Feistel Cipher Chain multiple rounds together using any round function. Basis of many modern Ciphers. L0 -> XOR -> R1 R0 -> F,L1 K -> F
DES & AES
Data Encryption Standard (DES)
64-bit, 16 round Fiestel Cipher, 56-bit Key
Advanced Encryption Standard (AES) Rijndael Algorithm 128-bit block size 128,256 Bit key size 10,12,14 Cycles Standard algorithm for symmetric encryption
Block Cipher Modes
Messages don’t come in convenient 128-bit length
- Electronic Code Book (ECB)
Encrypt each block after another.
Weak to redundant data making patterns.
- Cipher Block Chaining (CBC)
XOR output of each block to next input
Not totally immune to insertion of malicious blocks
-Counter Mode (CTR)
Encrypt a count to produce a stream cipher
Can be parallelized.
-Galois Counter Mode (GCM)
Extends counter mode to add authenticity
Parallelisable but robust to alteration
Modulo Arithmetic
Arithmetic based around cycles of numbers.
Congruence Relation : a (mod n) = b (mod n)
Congruent mod n
Diffie-Helman Key Exchange
- Uses public-key protocol to exchange a symmetric key in private.
- Relies on the difficulty on finding discrete logs
- Can be exposed if discrete logs is solved
Perfect Forward Secrecy : generate new keys for each session
Ephemeral Mode : run DH forces new key exchange every time.
Steps to DH KEX
Steps
1) Alice & Bob agrees on a large Prime P and generator G that is a primitive root of P (public P&G)
2) Alice chooses a private value a at random, then sends B, A = G^a mod P. ( private A )
3) Bob chooses a private value b at random, then sends B. B - G^b mod P. (private B)

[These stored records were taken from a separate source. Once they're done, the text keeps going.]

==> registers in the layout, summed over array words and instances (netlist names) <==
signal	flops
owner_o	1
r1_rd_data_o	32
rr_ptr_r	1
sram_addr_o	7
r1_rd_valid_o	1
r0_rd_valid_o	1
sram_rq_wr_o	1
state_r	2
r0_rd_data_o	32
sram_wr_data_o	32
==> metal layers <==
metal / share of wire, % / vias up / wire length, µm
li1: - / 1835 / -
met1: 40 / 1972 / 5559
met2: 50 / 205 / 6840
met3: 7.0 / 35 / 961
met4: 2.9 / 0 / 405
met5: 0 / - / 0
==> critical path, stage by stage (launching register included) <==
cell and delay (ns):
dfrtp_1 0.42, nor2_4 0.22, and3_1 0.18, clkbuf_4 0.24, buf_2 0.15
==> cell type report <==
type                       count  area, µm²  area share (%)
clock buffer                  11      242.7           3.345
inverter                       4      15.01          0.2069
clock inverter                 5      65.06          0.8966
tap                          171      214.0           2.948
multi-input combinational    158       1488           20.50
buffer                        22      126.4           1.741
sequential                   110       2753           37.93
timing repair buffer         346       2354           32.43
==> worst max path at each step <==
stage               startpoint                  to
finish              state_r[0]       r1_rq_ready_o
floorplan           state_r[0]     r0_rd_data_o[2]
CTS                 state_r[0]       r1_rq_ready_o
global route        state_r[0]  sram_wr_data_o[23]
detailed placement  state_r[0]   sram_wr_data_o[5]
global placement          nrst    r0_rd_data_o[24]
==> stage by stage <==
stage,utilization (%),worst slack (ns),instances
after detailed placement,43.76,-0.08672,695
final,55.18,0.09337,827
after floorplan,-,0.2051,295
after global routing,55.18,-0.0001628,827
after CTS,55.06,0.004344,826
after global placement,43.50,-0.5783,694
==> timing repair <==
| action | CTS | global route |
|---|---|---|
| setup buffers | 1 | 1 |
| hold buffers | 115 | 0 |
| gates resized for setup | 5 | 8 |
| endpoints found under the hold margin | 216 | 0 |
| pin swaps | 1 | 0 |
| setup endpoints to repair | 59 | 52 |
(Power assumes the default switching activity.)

4) Alice computes B^a mod P = G^ab
5) Bob computes A^b mod P = G^ba
Shared secret key is G^ab.
DH KEX Vulnerability
Man-in-the-middle
- Third party intercept then create 2 separate key exchange with both Alive and Bob
- Prevented by combining DH with RSA/DSA
Logjam
- Attack protocol that uses common prime and generator eg. Oakley group 2
- downgrade attack, Force to use 512-bit DH
- Pre-compute the matrix for a 512-bit DH prime and then use MinM attack.